Be factual: Breast milk is the wondrous result of millions of years of evolutionary biology, a superfood uniquely tailored to each human child, and breasts are the original zero-waste packaging. Why do you feel that milk tailored for baby cows would be better for my human child?
9. Fed is best
Be funny: Why didn’t you say so? All this time I’ve been trying to eat a balanced diet for optimal health when actually from what you’re saying, it sounds like I could just have a daily binge on a bucket of KFC and a family-sized chocolate tin.
Be factual: Reductive phrases don’t help anyone but if you want to discuss it this way: Fed is the bare minimum. Informed is best. If you believe in a woman’s right to education, then it should be all education, including maternal and infant health. Once women have access to all the support and information they need, they can make the best choices.
10. It’s just for babies
Be funny: I plan on nursing until he’s at least safely in college.
Be factual: Breast milk loses none of its nutrition just because a child gets older.
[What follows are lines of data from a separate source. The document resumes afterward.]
`src/design/ifcnt_pkg.sv`:
```
package ifcnt_pkg;
	// ----------------------------------------
	// Register indices and byte addresses
	// ----------------------------------------
	localparam logic [7:0] IDX_MODE = 8'hf4;
	localparam logic [7:0] IDX_HIGH = 8'hf5;
	localparam logic [7:0] IDX_MID = 8'hf6;
	localparam logic [7:0] IDX_LOW = 8'hf7;
	localparam int ADDR_W = 12;
	localparam logic [11:0] ADDR_MODE = {2'h0, IDX_MODE, 2'h0};
	localparam logic [11:0] ADDR_HIGH = {2'h0, IDX_HIGH, 2'h0};
	localparam logic [11:0] ADDR_MID = {2'h0, IDX_MID, 2'h0};
	localparam logic [11:0] ADDR_LOW = {2'h0, IDX_LOW, 2'h0};

	// ----------------------------------------
	// Mode register fields, plus the overflow bit of the high register
	// ----------------------------------------
	localparam int BIT_JUDGE = 7;
	localparam int BIT_START = 6;
	localparam int BIT_CLEAR = 5;
	localparam int BIT_GATE_HI = 3;
	localparam int BIT_GATE_LO = 2;
	localparam int BIT_IN_HI = 1;
	localparam int BIT_IN_LO = 0;
	localparam int BIT_OVF = 3;
	localparam logic [1:0] GATE_8MS = 2'h0;
	localparam logic [1:0] GATE_32MS = 2'h1;
	localparam logic [1:0] GATE_128MS = 2'h2;
	localparam logic [1:0] GATE_SOFT = 2'h3;
	localparam logic [1:0] IN_FM = 2'h2;
	localparam logic [1:0] IN_AM = 2'h3;

	// ----------------------------------------
	// Reset values and widths
	// ----------------------------------------
	localparam int COUNT_W = 19;
	localparam logic [18:0] COUNT_RESET = 19'h00000;
	localparam logic [7:0] MODE_RESET = 8'h00;

	// ----------------------------------------
	// Timing
	// ----------------------------------------
	localparam int CLK_KHZ = 40000;
	localparam int TICK_US = 1000;
	localparam int TICK_CYCLES = (TICK_US * CLK_KHZ) / 1000;
	localparam logic [7:0] GATE_8_MS = 8'h08;
	localparam logic [7:0] GATE_32_MS = 8'h20;
	localparam logic [7:0] GATE_128_MS = 8'h80;

	// Gate sequencer states, one-hot
	typedef enum logic [3:0] {
		IFCNT_IDLE = 4'h1,
		IFCNT_ARMED = 4'h2,
		IFCNT_OPEN = 4'h4,
		IFCNT_SOFT = 4'h8
	} ifcnt_state_t;
endpackage

```
`src/design/ifcnt_top.sv`:
```
// Decided for this implementation: the APB register port.
`timescale 1ns/10ps
module ifcnt_top #(
	parameter int TICK_CYCLES = ifcnt_pkg::TICK_CYCLES
) (
	input wire logic pclk,
	input wire logic presetn,
	input wire logic psel,
	input wire logic penable,
	input wire logic pwrite,
	input wire logic [11:0] paddr,
	input wire logic [31:0] pwdata,
	input wire logic [3:0] pstrb,
	output logic [31:0] prdata,
	output logic pready,
	output logic pslverr,
	input wire logic fm_if_input,
	input wire logic am_if_input,
	output logic fm_select,
	output logic am_select,
	output logic gate_open
);
	// ----------------------------------------
	// Declarations
	// ----------------------------------------
	logic [7:0] mode;
	logic judge;
	logic ovf;
	logic [18:0] count;
	logic [31:0] tick_cnt;
	logic tick;
	logic [7:0] gate_ticks;
	ifcnt_pkg::ifcnt_state_t state;
	ifcnt_pkg::ifcnt_state_t next_state;
	logic fm_s1;
	logic fm_s2;
	logic fm_s3;
	logic am_s1;
	logic am_s2;
	logic am_s3;
	logic [1:0] prescale;
	logic clear_req;

	// ----------------------------------------
	// Bus decode
	// ----------------------------------------
	wire setup = psel & ~penable;
	wire access = psel & penable;
	wire hit_mode = (paddr == ifcnt_pkg::ADDR_MODE);
	wire hit_high = (paddr == ifcnt_pkg::ADDR_HIGH);
	wire hit_mid = (paddr == ifcnt_pkg::ADDR_MID);
	wire hit_low = (paddr == ifcnt_pkg::ADDR_LOW);
	wire hit_any = hit_mode | hit_high | hit_mid | hit_low;
	wire wr_mode = access & pwrite & hit_mode & pstrb[0];
	wire rd_mode = access & ~pwrite & hit_mode;
	wire [7:0] wbyte = pwdata[7:0];
	wire start_wr = wr_mode & wbyte[ifcnt_pkg::BIT_START];
	wire clear_wr = wr_mode & wbyte[ifcnt_pkg::BIT_CLEAR];

	// Fields of the mode register
	wire [1:0] gate_sel = mode[ifcnt_pkg::BIT_GATE_HI:ifcnt_pkg::BIT_GATE_LO];
	wire [1:0] in_sel = mode[ifcnt_pkg::BIT_IN_HI:ifcnt_pkg::BIT_IN_LO];
	wire start_bit = mode[ifcnt_pkg::BIT_START];
	wire soft_mode = (gate_sel == ifcnt_pkg::GATE_SOFT);
	// Stop and field writes act at their own edge, so no extra count cycle
	wire start_eff = wr_mode ? wbyte[ifcnt_pkg::BIT_START] :
		start_bit;
	wire soft_eff = wr_mode ? (wbyte[3:2] == ifcnt_pkg::GATE_SOFT) :
		soft_mode;

	// ----------------------------------------
	// Read data view
	// ----------------------------------------
	// Mode: judge on top, clear bit and reserved bit read zero
	wire [7:0] mode_view = {judge, start_bit, 2'h0, mode[3:0]};
	// High register: reserved nibble zero, overflow, top count bits
	wire [7:0] high_view = {4'h0, ovf, count[18:16]};
	wire [7:0] mid_view = count[15:8];
	wire [7:0] low_view = count[7:0];
	wire [7:0] rd_byte = hit_mode ? mode_view :
		hit_high ? high_view :
		hit_mid ? mid_view :
		hit_low ? low_view : 8'h00;

	// Zero-wait slave: data is latched in the setup cycle
	assign pready = 1'b1;

	always_ff @(posedge pclk or negedge presetn)
	begin
		if (!presetn)
		begin
			prdata <= 32'h00000000;
			pslverr <= 1'b0;
		end
		else if (setup)
		begin
			prdata <= pwrite ? 32'h00000000 : {24'h000000, rd_byte};
			pslverr <= ~hit_any;
		end
	end

	// ----------------------------------------
	// Input selection and synchronisers
	// ----------------------------------------
	// Pins are asynchronous to pclk; third stage feeds edge detect
	always_ff @(posedge pclk or negedge presetn)
	begin
		if (!presetn)
		begin
			fm_s1 <= 1'b0;
			fm_s2 <= 1'b0;
			fm_s3 <= 1'b0;
			am_s1 <= 1'b0;
			am_s2 <= 1'b0;
			am_s3 <= 1'b0;
		end
		else
		begin
			fm_s1 <= fm_if_input;
			fm_s2 <= fm_s1;
			fm_s3 <= fm_s2;
			am_s1 <= am_if_input;
			am_s2 <= am_s1;
			am_s3 <= am_s2;
		end
	end

	// Only rising edges count; level at gate close has no effect
	wire fm_rise = fm_s2 & ~fm_s3;
	wire am_rise = am_s2 & ~am_s3;
	assign fm_select = (in_sel == ifcnt_pkg::IN_FM);
	assign am_select = (in_sel == ifcnt_pkg::IN_AM);

	// FM path is divided by four; prescaler restarts on clear
	always_ff @(posedge pclk or negedge presetn)
	begin
		if (!presetn)
			prescale <= 2'h0;
		else if (clear_req)
			prescale <= 2'h0;
		else if (gate_open && fm_select && fm_rise)
			prescale <= prescale + 2'h1;
	end

	wire fm_evt = fm_select & fm_rise & (prescale == 2'h3);
	wire am_evt = am_select & am_rise;
	// A disabled input (0x) produces no events at all
	wire cnt_evt = gate_open & (fm_evt | am_evt);

	// ----------------------------------------
	// 1 kHz timebase
	// ----------------------------------------
	// Free-running so the first tick after start lands anywhere
	always_ff @(posedge pclk or negedge presetn)
	begin
		if (!presetn)
			tick_cnt <= 32'h00000000;
		else if (tick)
			tick_cnt <= 32'h00000000;
		else
			tick_cnt <= tick_cnt + 32'h00000001;
	end

	assign tick = (tick_cnt == 32'(TICK_CYCLES - 1));

	// ----------------------------------------
	// Gate sequencer
	// ----------------------------------------
	// Length of the fixed gate in ticks
	wire [7:0] gate_len = (gate_sel == ifcnt_pkg::GATE_8MS) ?
		ifcnt_pkg::GATE_8_MS :
		(gate_sel == ifcnt_pkg::GATE_32MS) ?
		ifcnt_pkg::GATE_32_MS : ifcnt_pkg::GATE_128_MS;
	wire gate_done = tick & (gate_ticks == gate_len - 8'h01);

	always_comb
	begin
		next_state = state;
		case (state)
			ifcnt_pkg::IFCNT_IDLE:
			begin
				if (start_wr)
				begin
					if (wbyte[3:2] == ifcnt_pkg::GATE_SOFT)
						next_state = ifcnt_pkg::IFCNT_SOFT;
					else
						next_state = ifcnt_pkg::IFCNT_ARMED;
				end
			end
			ifcnt_pkg::IFCNT_ARMED:
			begin
				if (!start_eff)
					next_state = ifcnt_pkg::IFCNT_IDLE;
				else if (tick)
					next_state = ifcnt_pkg::IFCNT_OPEN;
			end
			ifcnt_pkg::IFCNT_OPEN:
			begin
				if (!start_eff || gate_done)
					next_state = ifcnt_pkg::IFCNT_IDLE;
			end
			ifcnt_pkg::IFCNT_SOFT:
			begin
				if (!start_eff || !soft_eff)
					next_state = ifcnt_pkg::IFCNT_IDLE;
			end
			default:
				next_state = ifcnt_pkg::IFCNT_IDLE;
		endcase
	end

	always_ff @(posedge pclk or negedge presetn)
	begin
		if (!presetn)
			state <= ifcnt_pkg::IFCNT_IDLE;
		else
			state <= next_state;
	end

	// Ticks elapsed inside an open fixed gate
	always_ff @(posedge pclk or negedge presetn)
	begin
		if (!presetn)
			gate_ticks <= 8'h00;
		else if (state != ifcnt_pkg::IFCNT_OPEN)
			gate_ticks <= 8'h00;
		else if (tick)
			gate_ticks <= gate_ticks + 8'h01;
	end

	// Soft gate follows the start bit with no tick alignment
	assign gate_open = (state == ifcnt_pkg::IFCNT_OPEN) ||
		(state == ifcnt_pkg::IFCNT_SOFT);

	// ----------------------------------------
	// Mode register
	// ----------------------------------------
	// Start clears itself at fixed-gate expiry; soft mode keeps it
	wire fixed_end = (state == ifcnt_pkg::IFCNT_OPEN) && gate_done;

	always_ff @(posedge pclk or negedge presetn)
	begin
		if (!presetn)
			mode <= ifcnt_pkg::MODE_RESET;
		else if (wr_mode)
			mode <= {1'b0, wbyte[6], 2'h0, wbyte[3:0]};
		else if (fixed_end)
			mode[ifcnt_pkg::BIT_START] <= 1'b0;
	end

	// Clear bit is a one-cycle command, it never stores
	always_ff @(posedge pclk or negedge presetn)
	begin
		if (!presetn)
			clear_req <= 1'b0;
		else
			clear_req <= clear_wr;
	end

	// Judge: set on start, cleared at expiry or by a mode read.
	// Set wins over a read in the same cycle.
	always_ff @(posedge pclk or negedge presetn)
	begin
		if (!presetn)
			judge <= 1'b0;
		else if (start_wr)
			judge <= 1'b1;
		else if (fixed_end)
			judge <= 1'b0;
		else if (rd_mode)
			judge <= 1'b0;
	end

	// ----------------------------------------
	// Counter and overflow
	// ----------------------------------------
	// Wraps at full range; hold value otherwise until cleared
	always_ff @(posedge pclk or negedge presetn)
	begin
		if (!presetn)
			count <= ifcnt_pkg::COUNT_RESET;
		else if (clear_req)
			count <= ifcnt_pkg::COUNT_RESET;
		else if (cnt_evt)
			count <= count + 19'h00001;
	end

	wire wrap = cnt_evt & (count == 19'h7ffff);

	// Overflow sticks; a wrap in the clearing cycle still sets it
	always_ff @(posedge pclk or negedge presetn)
	begin
		if (!presetn)
			ovf <= 1'b0;
		else if (wrap)
			ovf <= 1'b1;
		else if (clear_req)
			ovf <= 1'b0;
	end

	// Writes to the count registers fall through untouched
	wire wr_data_ignored = access & pwrite &
		(hit_high | hit_mid | hit_low);
	logic unused_ok;
	assign unused_ok = wr_data_ignored & pwdata[31] & pstrb[3];
endmodule

```
`config.mk`:
```
export PLATFORM = sky130hd
export DESIGN_NAME = ifcnt_top
export DESIGN_NICKNAME = d
export VERILOG_FILES = /design/src/design/ifcnt_pkg.sv /design/src/design/ifcnt_top.sv
export SDC_FILE = /design/constraint.sdc
export NUM_CORES = 1
export LEC_CHECK = 0
export BUFFER_PORTS_ARGS = -buffer_cell sky130_fd_sc_hd__buf_2
export CORE_MARGIN = 4
export CORE_UTILIZATION = 50
export DETAILED_ROUTE_END_ITERATION = 7
export PLACE_DENSITY = 0.76
export SKIP_CTS_REPAIR_TIMING = 1
export SYNTH_ARGS = -nofsm -noshare
export SYNTH_HDL_FRONTEND = slang
export SYNTH_SLANG_ARGS = --single-unit
```
`constraint.sdc`:
```
create_clock -name pclk -period 2.1 [get_ports pclk]
set_input_delay 0.21 -clock pclk [delete_from_list [all_inputs] [get_ports pclk]]
set_output_delay 0.21 -clock pclk [all_outputs]
set_load 0.01 [all_outputs]
```
==> results.yml <==
cells_and_area:
  nNetsFinal: 596
  drive_above_1_share_pct: 21.59
  n_fill_cell: 750
  antenna_cells: 0
  multi_input_area_mm2: 0.002223
  design_area_mm2: 0.005356
  regArea_mm2: 0.002203
  syn_to_final_growth_pct: 16.33
run_status:
  violations: "negative setup slack"
  status: "finished, violations left"
clock_tree:
  cts_tree: "yes"
  cts_sinks: 88
  path_clk_slew_ns: 0.09
  cts-root-buf: "clkbuf_8"
  clock_latency_ns: 0.37
  clock_path_buffers: 2
  htreeDepth: 3
  cts_made_buffers: 9
worst_hold_path:
  hold_path_end: "mode[0]"
  hold_path.class: "input pin to flip-flop"
  hold_start: "pwdata[0]"
  holdPathStages: 3
detailed_routing:
  via_count: 3598
  route.detailed.vias_per_inst: 5.535
  totalWireLength_um: 9979
  ant_nets: 0
  drt_iter0_markers: 202
  wl_per_cell_um: 15.35
  drc: 0
  first_pass_iters: 4
placed_design:
  io_buffers: 37
  placed_cell_area_mm2: 0.005066
  gp_congestion: 0.8976
  dp_hpwl_um: 7151
yosys:
  ys_seq_area_share_pct: 47.85
  yosys.area_share.simple_pct: 26.22
  synth_cell_types: 49
  yosys_warnings: 0
  yosysTopAreaCell: "dfrtp_1"
  synth_top_area_share_pct: 47.28
  synth_top_family_by_area: "simple AND/OR/NAND/NOR gates"
  synthMuxAreaShare_pct: 3.940
  synth_compound_area_share_pct: 5.652
  syn_area_mm2: 0.004604
  synthTopCellsByArea: "dfrtp_1 (47%), xor2_1 (5.5%), buf_4 (4.1%)"
  syn_inst: 461
  synth-xor-area-share_pct: 8.560
  syn_avg_cell_area_um2: 9.988
  yosys.area_share.adder_pct: 1.087
  synth-seq-cells: 88
power:
  max-vdd-ir-drop_mv: 0.2478
  p_leak_uw: 0.002545
  cellPowerDensity_mw_per_mm2: 589.7
  fin_total_pwr_uw: 3159
setup_path:
  r2r_start: "tick_cnt[24]"
  startpoint: "tick_cnt[24]"
  crit_required_ns: 2.39
  critPathLaunchType: "flip-flop"
  crit_type: "flip-flop to flip-flop"
  cp.arrival_ns: 2.43
  worstRegToRegCells: 5
  worstPathMaxFanout: 2
  reg2reg_slack_ns: -0.04
  end_kind: "flip-flop"
  r2r-end: "gate_ticks[7]"
timing:
  slew_viol_final: 0
  worst_pin_slew_ns: 0.6218
  finClkSkew_ns: 0.01420
  slew_headroom_pct: 57.96
  fmax_mhz: 468.1
  finalCritPeriodShare_pct: 101.7
  finalWorstSetupSlack_ns: -0.03626
  finalSetupViolations: 1
  tns_ns: -0.03626
  hold_violations: 0
  rsz0062_at_grt: "true"
  layout_min_cycle_time_ns: 2.136
floorplan:
  rows: 34
  start_util_pct: 52.04
  dieArea_mm2: 0.01081
  die_w_um: 104.0
  fp.coreArea_mm2: 0.008848
  die_h_um: 104.0
  ios: 92
global_routing:
  grt_pass1_vias: 3598
  grt_max_degree: 42
  grt-ovfl-total: 0
  grt_first_pass_wirelength_um: 17120
  track_usage_pct: 19.20
  antenna_found_initial: 0
job:
  cap_violations: 0
[worst max path at each step]
stage	to	slack, ns	cells past startpoint
global placement	gate_ticks[7]	0.04	5
global route	gate_ticks[7]	-0.07	5
finish	gate_ticks[7]	-0.04	5
floorplan	gate_ticks[7]	0.004	7
CTS	gate_ticks[7]	-0.06	5
detailed placement	gate_ticks[7]	-0.05	5
[routing by layer]
layer,GRT usage (%),up-vias,part of all wire (%)
li1,-,1731,-
met1,25.96,1754,46
met2,29.94,99,48
met3,4.966,14,4.6
met4,6.933,0,1.5
met5,0,-,0
[critical path, stage by stage (launching register included)]
cell and delay [ns]:
dfrtp_1 0.41, nor4_2 0.39, nand4b_1 0.23, or4b_4 0.53
or3_1 0.37, a21oi_2 0.14
[logic make-up (layout without fill, tap and decap cells)]
family                   after synthesis  after routing
flip-flops                            88             88
XOR/XNOR                              45             45
buffers and inverters                 54            112
multiplexers                          13             13
other                                  2             25
AO/OA/AOI/OAI                         42             42
adder cells (fa/ha/maj)                4              4
AND/OR/NAND/NOR                      213            213
[per-stage QoR]
| step | instances | worst slack (ns) | hold slack [ns] | util (%) |
|---|---|---|---|---|
| floorplan | 484 | 0.004415 | -0.08559 | - |
| global placement | 631 | 0.03749 | 0.2128 | 57.25 |
| detailed placement | 631 | -0.04672 | 0.2115 | 57.25 |
| CTS | 647 | -0.06311 | -0.1932 | 59.79 |
| global route | 650 | -0.06733 | 0.07189 | 60.53 |
| finish | 650 | -0.03626 | 0.06630 | 60.53 |
[synth_stat cells, drive strengths merged]
| library cell | n |
|---|---|
| o211ai | 1 |
| or3 | 9 |
| nor4bb | 1 |
| or4b | 1 |
| clkbuf | 8 |
| a22o | 2 |
| and2 | 12 |
| nor3 | 16 |
| nor2 | 35 |
| nand2b | 2 |
| nand2 | 47 |
| or2 | 2 |
| a22oi | 2 |
| nand3b | 1 |
| mux4 | 4 |
| a211o | 2 |
| nor4b | 4 |
| nand4bb | 2 |
| dfrtp | 87 |
| ha | 4 |
| or4 | 6 |
| mux2i | 8 |
| and3 | 8 |
| buf | 28 |
| o21ai | 19 |
| nand4b | 4 |
| inv | 18 |
| nand4 | 24 |
| nand3 | 17 |
| a21oi | 10 |
| conb | 2 |
| mux2 | 1 |
| a2111oi | 1 |
| xor2 | 29 |
| xnor2 | 16 |
| nor2b | 5 |
| a31o | 4 |
| and4 | 7 |
| o2111ai | 1 |
| dfstp | 1 |
| nor4 | 10 |
[cell type report]
class | instances | share of cell area [%]
multi-input combinational | 342 | 41.51
sequential | 88 | 41.14
timing repair buffer | 78 | 9.390
tap | 108 | 2.523
clock buffer | 9 | 2.313
clock inverter | 7 | 1.869
inverter | 18 | 1.261
[cells in the final DEF, fill, tap and decap left out, types with 5 or more instances in the layout]
| cell type | n |
|---|---|
| clkbuf_8 | 9 |
| mux2i_1 | 8 |
| inv_1 | 18 |
| conb_1 | 25 |
| nand4_1 | 24 |
| o21ai_0 | 19 |
| or4_1 | 5 |
| nand3_1 | 16 |
| dfrtp_1 | 87 |
| nor2b_1 | 5 |
| and4_1 | 7 |
| or3_1 | 9 |
| buf_2 | 36 |
| xor2_1 | 29 |
| xnor2_1 | 16 |
| a21oi_1 | 9 |
| nand2_1 | 47 |
| nor3_1 | 14 |
| and3_1 | 8 |
| and2_1 | 12 |
| nor4_1 | 6 |
| buf_4 | 39 |
| nor2_1 | 35 |
[flip-flops by register name (all words and copies together) (netlist names), 2 cells and up]
name and count:
count 19, prescale 2, mode 5, tick_cnt 32
gate_ticks 8, prdata 8, state 4
[power breakdown]
| group | internal (uW) | switching, uW | total (uW) |
|---|---|---|---|
| clock | 685 | 642 | 1330 |
| sequential | 1700 | 3.37 | 1700 |
| combinational | 39.4 | 87.9 | 127 |
| total | 2430 | 733 | 3160 |
No activity file was read; power rests on OpenSTA's default activity.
It simply compliments their diet until they are ready to wean. The natural age for humans to wean is, on average, anywhere between two and eight. In fact, experts and scientists say breastfeeding into early childhood contributes to your child’s nutrition, health, emotional and intellectual development, and also has benefits for mama too. This has been proven time and time again, by a wide range of scientists and sociologists. So no, it’s not just for babies.